Data extract ->
● ● ● ●

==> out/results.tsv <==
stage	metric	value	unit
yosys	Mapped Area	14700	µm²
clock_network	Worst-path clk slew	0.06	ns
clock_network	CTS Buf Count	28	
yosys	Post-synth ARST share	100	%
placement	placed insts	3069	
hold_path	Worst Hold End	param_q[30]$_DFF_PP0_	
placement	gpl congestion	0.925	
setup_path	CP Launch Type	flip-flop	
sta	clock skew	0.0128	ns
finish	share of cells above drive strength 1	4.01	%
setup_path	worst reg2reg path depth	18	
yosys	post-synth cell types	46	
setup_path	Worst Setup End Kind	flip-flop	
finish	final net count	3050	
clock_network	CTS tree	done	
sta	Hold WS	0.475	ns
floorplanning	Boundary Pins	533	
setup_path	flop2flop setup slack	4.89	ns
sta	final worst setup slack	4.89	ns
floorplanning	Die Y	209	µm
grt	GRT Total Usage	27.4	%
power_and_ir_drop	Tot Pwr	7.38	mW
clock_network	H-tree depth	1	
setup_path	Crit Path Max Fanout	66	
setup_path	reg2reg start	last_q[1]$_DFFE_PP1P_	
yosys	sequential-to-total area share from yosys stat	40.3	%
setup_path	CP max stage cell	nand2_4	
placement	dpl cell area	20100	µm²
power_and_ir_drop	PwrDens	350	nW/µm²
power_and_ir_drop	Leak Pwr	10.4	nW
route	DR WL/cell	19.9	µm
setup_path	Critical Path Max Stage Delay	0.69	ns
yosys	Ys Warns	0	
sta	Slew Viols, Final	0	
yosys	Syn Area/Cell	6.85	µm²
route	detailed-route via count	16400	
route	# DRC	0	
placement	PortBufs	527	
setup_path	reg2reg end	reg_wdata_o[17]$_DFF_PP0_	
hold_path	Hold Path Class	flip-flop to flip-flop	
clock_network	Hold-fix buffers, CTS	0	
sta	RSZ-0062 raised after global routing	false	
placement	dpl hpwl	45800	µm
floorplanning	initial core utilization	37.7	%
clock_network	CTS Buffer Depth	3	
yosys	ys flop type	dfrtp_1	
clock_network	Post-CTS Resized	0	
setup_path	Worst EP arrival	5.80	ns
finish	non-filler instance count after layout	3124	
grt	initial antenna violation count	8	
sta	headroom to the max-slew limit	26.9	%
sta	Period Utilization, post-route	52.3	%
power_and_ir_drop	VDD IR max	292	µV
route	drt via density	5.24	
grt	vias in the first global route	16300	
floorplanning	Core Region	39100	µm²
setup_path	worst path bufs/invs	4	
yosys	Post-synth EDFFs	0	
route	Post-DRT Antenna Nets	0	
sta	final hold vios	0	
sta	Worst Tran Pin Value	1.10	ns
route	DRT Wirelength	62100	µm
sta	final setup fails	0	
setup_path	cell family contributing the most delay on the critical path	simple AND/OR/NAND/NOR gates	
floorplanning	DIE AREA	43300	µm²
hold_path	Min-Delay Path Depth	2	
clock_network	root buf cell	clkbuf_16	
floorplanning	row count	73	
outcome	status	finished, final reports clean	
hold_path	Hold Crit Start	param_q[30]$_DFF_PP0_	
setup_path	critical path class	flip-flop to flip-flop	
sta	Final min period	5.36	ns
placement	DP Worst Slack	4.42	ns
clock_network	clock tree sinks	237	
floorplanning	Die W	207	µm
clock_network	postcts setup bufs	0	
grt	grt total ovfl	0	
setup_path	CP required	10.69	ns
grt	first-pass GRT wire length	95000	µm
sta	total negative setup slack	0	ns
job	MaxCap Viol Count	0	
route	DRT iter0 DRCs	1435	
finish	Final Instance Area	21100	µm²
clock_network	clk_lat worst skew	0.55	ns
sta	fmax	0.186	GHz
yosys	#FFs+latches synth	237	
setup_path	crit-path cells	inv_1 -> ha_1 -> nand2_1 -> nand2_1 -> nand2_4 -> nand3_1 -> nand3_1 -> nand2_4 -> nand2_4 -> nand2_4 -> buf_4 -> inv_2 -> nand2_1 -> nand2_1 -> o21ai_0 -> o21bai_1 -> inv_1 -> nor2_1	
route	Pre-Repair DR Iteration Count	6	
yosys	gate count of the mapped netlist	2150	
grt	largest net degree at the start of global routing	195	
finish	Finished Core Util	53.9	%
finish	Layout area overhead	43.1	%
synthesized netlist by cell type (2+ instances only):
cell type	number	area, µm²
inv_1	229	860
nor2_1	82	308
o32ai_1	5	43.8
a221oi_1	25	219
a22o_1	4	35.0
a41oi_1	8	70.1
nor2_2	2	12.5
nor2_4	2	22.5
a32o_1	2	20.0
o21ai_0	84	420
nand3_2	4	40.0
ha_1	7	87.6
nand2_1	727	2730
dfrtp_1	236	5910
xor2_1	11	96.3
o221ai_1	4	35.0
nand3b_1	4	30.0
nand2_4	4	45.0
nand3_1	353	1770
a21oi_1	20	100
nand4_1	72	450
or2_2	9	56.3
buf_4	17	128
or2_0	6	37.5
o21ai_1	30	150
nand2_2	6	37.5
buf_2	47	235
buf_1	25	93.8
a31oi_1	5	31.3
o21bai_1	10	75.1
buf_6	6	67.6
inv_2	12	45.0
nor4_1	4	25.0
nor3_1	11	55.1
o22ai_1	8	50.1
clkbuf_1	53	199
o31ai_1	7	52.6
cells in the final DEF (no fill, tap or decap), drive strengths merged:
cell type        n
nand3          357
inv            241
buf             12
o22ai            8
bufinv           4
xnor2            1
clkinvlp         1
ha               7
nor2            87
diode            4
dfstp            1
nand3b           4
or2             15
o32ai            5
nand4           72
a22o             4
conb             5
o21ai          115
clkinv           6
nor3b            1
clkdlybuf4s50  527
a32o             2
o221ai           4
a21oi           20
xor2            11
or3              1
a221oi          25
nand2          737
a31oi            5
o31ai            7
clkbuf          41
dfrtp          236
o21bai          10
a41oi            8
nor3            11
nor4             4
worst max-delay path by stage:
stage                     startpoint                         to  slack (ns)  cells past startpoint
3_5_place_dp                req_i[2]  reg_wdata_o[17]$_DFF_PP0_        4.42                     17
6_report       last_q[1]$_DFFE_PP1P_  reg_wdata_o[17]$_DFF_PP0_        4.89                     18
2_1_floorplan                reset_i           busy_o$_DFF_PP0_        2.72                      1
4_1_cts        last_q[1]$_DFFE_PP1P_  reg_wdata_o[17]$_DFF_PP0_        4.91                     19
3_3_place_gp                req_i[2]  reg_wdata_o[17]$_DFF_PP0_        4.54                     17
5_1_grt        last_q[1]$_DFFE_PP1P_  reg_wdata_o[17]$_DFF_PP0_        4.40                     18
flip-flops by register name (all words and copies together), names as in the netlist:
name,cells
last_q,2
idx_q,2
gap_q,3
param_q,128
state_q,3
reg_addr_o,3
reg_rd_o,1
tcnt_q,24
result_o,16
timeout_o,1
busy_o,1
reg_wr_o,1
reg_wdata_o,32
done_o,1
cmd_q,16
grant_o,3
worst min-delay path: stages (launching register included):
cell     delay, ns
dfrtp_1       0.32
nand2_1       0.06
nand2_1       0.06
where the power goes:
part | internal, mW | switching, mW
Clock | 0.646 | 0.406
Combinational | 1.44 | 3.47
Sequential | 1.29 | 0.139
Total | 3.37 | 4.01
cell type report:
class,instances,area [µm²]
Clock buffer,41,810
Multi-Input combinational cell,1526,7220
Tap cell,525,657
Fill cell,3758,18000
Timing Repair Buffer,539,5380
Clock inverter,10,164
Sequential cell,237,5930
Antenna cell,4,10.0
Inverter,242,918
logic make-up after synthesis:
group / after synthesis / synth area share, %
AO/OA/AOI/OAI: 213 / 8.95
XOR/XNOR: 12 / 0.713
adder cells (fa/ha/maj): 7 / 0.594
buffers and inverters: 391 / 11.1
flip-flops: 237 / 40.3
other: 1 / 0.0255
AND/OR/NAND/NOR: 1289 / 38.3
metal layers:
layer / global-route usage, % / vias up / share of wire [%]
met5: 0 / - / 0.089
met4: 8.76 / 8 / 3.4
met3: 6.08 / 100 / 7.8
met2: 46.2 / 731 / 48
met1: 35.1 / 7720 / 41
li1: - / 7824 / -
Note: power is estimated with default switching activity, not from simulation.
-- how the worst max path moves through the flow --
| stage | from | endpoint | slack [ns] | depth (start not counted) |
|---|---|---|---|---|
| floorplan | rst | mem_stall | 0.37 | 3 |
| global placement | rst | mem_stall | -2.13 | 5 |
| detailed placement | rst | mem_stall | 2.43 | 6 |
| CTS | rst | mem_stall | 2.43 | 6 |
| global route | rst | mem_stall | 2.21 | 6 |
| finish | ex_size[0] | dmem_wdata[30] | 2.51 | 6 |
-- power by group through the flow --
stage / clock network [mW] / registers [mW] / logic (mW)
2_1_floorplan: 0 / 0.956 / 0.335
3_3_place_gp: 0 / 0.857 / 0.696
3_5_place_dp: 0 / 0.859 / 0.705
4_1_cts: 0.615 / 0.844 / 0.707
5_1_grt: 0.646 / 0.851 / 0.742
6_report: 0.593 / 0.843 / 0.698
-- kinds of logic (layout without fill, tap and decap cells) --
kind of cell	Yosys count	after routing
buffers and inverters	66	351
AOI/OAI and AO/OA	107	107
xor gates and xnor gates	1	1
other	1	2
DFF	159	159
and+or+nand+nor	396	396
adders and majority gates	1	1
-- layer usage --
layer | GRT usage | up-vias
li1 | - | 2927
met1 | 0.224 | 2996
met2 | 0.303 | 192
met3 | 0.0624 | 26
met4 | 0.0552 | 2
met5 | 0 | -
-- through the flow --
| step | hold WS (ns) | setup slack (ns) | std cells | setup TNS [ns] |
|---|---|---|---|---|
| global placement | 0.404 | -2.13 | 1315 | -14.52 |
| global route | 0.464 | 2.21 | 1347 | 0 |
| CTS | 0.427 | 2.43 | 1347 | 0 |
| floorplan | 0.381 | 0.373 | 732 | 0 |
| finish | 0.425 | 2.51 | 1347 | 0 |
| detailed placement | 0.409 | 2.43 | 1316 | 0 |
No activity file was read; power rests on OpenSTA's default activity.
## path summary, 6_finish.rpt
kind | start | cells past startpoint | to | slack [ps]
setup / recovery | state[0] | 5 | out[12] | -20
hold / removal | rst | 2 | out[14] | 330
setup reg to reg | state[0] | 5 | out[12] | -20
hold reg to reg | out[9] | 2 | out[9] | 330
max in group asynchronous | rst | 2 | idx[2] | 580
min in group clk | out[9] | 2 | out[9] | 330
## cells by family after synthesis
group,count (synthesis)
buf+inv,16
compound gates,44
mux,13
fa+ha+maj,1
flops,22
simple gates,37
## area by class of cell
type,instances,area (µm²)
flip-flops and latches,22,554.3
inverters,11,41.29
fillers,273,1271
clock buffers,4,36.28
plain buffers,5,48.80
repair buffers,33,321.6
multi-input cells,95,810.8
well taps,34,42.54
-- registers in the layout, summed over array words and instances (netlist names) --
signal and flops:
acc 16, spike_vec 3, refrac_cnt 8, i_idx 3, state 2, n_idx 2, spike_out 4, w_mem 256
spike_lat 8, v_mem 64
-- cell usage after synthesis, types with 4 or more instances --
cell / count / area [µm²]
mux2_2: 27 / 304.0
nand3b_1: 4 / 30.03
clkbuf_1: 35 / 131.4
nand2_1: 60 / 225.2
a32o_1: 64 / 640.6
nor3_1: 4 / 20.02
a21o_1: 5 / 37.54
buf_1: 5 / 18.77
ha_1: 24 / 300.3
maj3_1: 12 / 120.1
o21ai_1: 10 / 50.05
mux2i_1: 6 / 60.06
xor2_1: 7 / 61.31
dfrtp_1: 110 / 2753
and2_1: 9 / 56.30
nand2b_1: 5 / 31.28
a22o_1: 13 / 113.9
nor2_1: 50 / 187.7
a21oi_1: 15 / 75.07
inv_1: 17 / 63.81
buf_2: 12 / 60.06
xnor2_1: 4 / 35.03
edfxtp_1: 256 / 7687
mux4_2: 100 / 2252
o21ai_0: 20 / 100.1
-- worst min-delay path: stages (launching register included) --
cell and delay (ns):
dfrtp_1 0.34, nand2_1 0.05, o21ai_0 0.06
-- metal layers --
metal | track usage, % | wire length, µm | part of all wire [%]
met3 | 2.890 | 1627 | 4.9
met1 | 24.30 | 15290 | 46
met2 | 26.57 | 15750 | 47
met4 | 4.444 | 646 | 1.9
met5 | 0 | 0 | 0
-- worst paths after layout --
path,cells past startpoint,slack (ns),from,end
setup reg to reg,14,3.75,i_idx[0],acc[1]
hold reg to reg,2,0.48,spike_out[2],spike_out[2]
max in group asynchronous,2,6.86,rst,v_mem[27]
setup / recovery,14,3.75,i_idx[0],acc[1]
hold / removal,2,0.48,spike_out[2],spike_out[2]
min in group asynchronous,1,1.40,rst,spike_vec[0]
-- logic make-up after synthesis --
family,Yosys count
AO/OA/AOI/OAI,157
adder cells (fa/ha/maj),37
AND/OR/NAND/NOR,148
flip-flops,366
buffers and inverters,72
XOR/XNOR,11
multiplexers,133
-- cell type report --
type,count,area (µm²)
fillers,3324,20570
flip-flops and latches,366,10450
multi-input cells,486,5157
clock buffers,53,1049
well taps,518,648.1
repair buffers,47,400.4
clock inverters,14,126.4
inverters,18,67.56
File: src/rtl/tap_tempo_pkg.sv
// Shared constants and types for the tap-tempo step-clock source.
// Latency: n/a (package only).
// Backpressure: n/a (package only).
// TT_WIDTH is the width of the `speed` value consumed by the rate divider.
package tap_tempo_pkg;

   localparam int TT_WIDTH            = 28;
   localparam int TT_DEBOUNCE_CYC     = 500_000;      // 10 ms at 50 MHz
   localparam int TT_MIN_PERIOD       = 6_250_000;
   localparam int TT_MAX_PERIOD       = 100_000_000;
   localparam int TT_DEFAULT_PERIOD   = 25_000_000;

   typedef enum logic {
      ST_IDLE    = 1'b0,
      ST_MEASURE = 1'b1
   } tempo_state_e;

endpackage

● ● ● ●

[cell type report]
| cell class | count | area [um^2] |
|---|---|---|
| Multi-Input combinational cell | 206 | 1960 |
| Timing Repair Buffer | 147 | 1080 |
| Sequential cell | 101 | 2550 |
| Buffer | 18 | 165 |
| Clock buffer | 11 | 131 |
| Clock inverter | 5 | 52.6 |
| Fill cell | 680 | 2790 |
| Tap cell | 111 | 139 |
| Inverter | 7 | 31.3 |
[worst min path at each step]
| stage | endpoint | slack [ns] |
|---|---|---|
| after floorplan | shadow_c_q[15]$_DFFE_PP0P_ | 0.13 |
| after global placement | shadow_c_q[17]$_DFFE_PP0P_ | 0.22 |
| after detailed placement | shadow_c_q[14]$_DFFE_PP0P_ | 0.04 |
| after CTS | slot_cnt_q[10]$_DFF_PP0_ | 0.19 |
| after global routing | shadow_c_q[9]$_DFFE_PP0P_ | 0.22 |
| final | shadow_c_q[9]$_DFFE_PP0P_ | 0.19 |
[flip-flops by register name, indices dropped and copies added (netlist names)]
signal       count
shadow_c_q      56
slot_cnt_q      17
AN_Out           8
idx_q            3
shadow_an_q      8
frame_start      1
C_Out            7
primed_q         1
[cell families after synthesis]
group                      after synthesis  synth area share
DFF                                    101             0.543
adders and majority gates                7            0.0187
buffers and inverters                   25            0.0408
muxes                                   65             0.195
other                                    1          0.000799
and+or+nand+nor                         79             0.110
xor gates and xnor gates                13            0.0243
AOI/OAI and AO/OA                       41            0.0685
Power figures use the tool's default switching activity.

● ● ● ●

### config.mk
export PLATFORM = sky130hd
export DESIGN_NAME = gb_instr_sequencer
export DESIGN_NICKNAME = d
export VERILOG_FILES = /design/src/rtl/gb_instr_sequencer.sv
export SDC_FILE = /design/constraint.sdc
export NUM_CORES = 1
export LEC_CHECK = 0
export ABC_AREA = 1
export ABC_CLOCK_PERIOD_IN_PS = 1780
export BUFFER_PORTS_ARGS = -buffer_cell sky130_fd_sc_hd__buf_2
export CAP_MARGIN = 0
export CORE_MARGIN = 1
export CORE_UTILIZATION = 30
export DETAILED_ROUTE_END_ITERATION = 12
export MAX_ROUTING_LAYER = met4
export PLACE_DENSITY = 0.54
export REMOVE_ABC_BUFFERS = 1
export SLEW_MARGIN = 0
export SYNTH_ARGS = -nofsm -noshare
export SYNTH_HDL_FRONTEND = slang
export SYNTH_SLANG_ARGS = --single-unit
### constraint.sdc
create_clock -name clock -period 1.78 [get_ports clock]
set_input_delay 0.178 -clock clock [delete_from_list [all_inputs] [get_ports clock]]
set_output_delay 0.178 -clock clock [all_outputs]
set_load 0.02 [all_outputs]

● ● ● ●

Your goal -> Starting from the records above, copy each line where the string "initial" is found.

Solution below ->
floorplanning	initial core utilization	37.7	%
grt	initial antenna violation count	8	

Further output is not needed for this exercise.